Given entries section start
## config.mk

```make
export PLATFORM = sky130hd
export DESIGN_NAME = mctr_core
export DESIGN_NICKNAME = d
export VERILOG_FILES = /design/src/common/mctr_pkg.sv /design/src/core/mctr_core.sv
export VERILOG_INCLUDE_DIRS = /design/src /design/src/common
export SDC_FILE = /design/constraint.sdc
export NUM_CORES = 1
export LEC_CHECK = 0
export ABC_AREA = 0
export ABC_CLOCK_PERIOD_IN_PS = 3230
export BUFFER_PORTS_ARGS = -buffer_cell sky130_fd_sc_hd__buf_2
export CAP_MARGIN = 20
export CORE_UTILIZATION = 48
export DETAILED_ROUTE_END_ITERATION = 12
export GPL_TIMING_DRIVEN = 1
export PLACE_DENSITY = 0.85
export SYNTH_ARGS = -nofsm -noshare
export SYNTH_HDL_FRONTEND = slang
export SYNTH_SLANG_ARGS = --single-unit
export TNS_END_PERCENT = 100
```

## constraint.sdc

```tcl
create_clock -name clk -period 3.23 [get_ports clk]
set_input_delay 0.1615 -clock clk [delete_from_list [all_inputs] [get_ports clk]]
set_output_delay 0.1615 -clock clk [all_outputs]
set_load 0.02 [all_outputs]
```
Given entries section end
### To do
Once you have read the records, write every one of them out again exactly.

### Written response
## config.mk

```make
export PLATFORM = sky130hd
export DESIGN_NAME = mctr_core
export DESIGN_NICKNAME = d
export VERILOG_FILES = /design/src/common/mctr_pkg.sv /design/src/core/mctr_core.sv
export VERILOG_INCLUDE_DIRS = /design/src /design/src/common
export SDC_FILE = /design/constraint.sdc
export NUM_CORES = 1
export LEC_CHECK = 0
export ABC_AREA = 0
export ABC_CLOCK_PERIOD_IN_PS = 3230
export BUFFER_PORTS_ARGS = -buffer_cell sky130_fd_sc_hd__buf_2
export CAP_MARGIN = 20
export CORE_UTILIZATION = 48
export DETAILED_ROUTE_END_ITERATION = 12
export GPL_TIMING_DRIVEN = 1
export PLACE_DENSITY = 0.85
export SYNTH_ARGS = -nofsm -noshare
export SYNTH_HDL_FRONTEND = slang
export SYNTH_SLANG_ARGS = --single-unit
export TNS_END_PERCENT = 100
```

## constraint.sdc

```tcl
create_clock -name clk -period 3.23 [get_ports clk]
set_input_delay 0.1615 -clock clk [delete_from_list [all_inputs] [get_ports clk]]
set_output_delay 0.1615 -clock clk [all_outputs]
set_load 0.02 [all_outputs]
```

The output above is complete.